- _YOUR INSTRUCTIONS_: Please report how many lines of the data include the word "Highest", with the number as the entire reply.

- _DATA EXCERPTS_:
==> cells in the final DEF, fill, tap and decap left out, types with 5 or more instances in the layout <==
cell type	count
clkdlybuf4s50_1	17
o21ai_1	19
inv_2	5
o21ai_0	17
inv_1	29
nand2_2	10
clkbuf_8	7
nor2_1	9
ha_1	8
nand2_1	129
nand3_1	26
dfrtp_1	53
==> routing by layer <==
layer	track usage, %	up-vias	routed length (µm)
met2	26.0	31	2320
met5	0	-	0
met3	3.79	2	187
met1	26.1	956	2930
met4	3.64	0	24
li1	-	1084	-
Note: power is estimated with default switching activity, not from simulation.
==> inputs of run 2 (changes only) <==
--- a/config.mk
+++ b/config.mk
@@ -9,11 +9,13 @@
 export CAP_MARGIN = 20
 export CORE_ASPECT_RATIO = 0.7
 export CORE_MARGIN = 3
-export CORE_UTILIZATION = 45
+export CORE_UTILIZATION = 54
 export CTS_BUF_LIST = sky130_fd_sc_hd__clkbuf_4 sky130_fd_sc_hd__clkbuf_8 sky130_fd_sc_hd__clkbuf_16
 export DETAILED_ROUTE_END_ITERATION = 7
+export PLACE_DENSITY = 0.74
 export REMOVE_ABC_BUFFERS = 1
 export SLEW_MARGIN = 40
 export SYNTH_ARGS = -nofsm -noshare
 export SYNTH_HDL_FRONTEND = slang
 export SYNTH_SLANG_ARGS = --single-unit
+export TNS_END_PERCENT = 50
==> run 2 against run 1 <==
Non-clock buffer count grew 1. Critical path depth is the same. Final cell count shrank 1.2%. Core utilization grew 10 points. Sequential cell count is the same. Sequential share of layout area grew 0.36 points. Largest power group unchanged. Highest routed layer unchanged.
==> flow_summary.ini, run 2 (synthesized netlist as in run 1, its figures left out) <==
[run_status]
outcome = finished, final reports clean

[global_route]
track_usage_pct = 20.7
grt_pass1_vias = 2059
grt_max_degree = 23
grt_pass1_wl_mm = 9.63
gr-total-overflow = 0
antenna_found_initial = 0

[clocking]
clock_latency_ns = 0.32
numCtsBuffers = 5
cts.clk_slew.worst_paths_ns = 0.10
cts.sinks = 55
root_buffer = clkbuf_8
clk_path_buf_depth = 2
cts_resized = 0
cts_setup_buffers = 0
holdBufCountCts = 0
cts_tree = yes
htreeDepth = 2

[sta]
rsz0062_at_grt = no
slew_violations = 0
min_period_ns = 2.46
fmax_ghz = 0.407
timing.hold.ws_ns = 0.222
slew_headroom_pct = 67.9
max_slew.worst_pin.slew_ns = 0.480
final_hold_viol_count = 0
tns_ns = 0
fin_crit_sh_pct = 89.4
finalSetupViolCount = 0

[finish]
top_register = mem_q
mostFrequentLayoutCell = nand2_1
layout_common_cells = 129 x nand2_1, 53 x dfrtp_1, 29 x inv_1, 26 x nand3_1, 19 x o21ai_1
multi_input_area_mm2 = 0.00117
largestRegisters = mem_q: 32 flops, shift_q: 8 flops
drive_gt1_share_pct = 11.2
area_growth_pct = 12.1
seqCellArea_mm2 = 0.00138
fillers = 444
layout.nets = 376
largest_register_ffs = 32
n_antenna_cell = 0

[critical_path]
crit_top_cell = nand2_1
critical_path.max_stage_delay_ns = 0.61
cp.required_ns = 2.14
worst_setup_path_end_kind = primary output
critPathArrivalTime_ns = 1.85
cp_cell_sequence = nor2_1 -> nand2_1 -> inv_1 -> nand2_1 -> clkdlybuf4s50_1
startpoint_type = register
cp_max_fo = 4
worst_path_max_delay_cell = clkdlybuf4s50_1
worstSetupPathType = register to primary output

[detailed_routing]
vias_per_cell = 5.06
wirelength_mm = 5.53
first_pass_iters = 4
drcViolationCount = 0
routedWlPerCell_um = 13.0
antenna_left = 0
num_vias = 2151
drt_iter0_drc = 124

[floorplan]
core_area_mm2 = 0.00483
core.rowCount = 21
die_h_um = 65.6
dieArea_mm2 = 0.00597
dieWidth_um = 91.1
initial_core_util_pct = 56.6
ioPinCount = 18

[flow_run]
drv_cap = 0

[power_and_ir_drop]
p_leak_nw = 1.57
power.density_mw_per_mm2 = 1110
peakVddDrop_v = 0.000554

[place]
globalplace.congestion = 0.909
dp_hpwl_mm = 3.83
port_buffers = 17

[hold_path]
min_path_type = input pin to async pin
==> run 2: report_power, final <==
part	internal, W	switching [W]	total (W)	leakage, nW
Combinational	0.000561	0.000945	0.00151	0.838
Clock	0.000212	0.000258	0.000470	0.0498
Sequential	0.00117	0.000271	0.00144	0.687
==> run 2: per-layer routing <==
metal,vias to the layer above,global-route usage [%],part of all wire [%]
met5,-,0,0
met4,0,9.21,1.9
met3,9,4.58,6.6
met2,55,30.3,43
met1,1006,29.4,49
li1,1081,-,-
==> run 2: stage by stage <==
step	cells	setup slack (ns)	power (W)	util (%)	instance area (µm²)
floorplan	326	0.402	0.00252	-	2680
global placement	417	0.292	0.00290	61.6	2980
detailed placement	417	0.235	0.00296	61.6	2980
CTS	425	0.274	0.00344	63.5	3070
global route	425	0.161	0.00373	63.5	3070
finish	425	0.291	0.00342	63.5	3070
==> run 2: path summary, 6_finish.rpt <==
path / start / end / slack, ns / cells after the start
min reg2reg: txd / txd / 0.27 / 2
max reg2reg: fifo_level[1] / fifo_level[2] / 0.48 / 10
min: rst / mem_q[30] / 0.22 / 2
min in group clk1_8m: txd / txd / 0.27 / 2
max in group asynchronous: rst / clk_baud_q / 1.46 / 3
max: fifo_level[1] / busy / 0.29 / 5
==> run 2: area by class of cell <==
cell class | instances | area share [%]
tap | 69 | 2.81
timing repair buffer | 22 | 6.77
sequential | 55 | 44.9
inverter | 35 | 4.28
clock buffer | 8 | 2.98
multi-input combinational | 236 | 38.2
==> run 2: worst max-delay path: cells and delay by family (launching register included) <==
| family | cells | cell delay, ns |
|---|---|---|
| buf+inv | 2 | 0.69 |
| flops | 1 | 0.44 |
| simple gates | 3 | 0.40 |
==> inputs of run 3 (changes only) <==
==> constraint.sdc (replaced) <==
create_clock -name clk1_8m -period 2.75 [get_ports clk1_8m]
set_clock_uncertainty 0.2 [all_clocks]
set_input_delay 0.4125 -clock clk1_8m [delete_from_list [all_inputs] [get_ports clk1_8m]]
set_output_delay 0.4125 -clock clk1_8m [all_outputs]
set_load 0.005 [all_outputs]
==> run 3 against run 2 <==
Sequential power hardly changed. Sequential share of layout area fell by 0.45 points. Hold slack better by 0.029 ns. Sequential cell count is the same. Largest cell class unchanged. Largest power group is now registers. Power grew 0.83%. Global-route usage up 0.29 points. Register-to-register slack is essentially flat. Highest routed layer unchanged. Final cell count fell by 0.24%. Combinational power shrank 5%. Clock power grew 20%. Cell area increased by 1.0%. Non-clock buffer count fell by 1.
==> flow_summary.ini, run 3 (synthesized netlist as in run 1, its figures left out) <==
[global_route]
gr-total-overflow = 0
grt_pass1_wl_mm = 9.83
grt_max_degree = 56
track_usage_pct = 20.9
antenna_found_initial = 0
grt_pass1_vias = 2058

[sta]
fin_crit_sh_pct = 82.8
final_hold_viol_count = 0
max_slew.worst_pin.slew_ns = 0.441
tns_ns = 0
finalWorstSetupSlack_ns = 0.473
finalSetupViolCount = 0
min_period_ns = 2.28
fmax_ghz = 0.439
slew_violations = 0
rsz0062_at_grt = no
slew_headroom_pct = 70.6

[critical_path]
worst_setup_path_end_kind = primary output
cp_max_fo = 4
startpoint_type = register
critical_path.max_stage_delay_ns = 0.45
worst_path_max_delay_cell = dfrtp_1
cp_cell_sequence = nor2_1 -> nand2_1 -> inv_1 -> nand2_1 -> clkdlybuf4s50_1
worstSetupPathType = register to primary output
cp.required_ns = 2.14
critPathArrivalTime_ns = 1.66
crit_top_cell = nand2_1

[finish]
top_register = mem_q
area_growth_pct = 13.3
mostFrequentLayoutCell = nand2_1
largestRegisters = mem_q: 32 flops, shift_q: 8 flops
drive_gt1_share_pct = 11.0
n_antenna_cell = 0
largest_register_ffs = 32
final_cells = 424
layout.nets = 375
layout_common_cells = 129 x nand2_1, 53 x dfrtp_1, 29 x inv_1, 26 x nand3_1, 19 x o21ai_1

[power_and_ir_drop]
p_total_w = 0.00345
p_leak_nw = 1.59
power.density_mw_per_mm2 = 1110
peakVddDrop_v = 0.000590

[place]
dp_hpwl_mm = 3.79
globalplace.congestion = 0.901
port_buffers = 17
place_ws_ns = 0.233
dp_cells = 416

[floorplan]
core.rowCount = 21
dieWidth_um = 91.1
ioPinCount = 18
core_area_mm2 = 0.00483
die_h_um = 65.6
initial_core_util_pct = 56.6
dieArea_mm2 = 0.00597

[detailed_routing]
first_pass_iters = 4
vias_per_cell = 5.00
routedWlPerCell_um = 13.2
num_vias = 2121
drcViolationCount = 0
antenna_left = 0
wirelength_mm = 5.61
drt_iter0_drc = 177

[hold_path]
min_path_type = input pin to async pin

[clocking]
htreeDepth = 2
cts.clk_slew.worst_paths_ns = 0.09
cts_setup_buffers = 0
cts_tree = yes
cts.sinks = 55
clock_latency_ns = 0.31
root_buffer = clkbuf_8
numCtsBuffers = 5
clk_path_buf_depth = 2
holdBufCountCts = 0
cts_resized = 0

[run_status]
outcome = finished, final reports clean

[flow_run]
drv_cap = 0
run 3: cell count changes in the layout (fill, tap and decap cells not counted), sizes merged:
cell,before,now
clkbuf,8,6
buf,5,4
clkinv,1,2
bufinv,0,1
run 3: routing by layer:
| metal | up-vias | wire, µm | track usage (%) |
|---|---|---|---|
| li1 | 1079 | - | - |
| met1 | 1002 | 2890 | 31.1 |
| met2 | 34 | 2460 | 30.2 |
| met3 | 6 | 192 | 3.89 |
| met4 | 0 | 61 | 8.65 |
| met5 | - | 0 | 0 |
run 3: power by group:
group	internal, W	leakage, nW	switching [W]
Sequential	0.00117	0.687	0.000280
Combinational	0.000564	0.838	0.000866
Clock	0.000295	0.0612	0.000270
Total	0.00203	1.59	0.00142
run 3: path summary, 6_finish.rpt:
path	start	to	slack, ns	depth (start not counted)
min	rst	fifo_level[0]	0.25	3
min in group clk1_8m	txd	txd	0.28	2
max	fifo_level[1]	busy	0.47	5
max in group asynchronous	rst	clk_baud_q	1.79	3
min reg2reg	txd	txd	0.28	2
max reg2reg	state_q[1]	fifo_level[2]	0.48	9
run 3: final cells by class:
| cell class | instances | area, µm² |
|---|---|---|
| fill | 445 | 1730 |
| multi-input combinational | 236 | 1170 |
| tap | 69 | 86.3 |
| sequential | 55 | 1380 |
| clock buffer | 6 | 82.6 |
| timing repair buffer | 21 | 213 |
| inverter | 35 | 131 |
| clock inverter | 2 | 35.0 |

- _RESPONSE AREA_: 2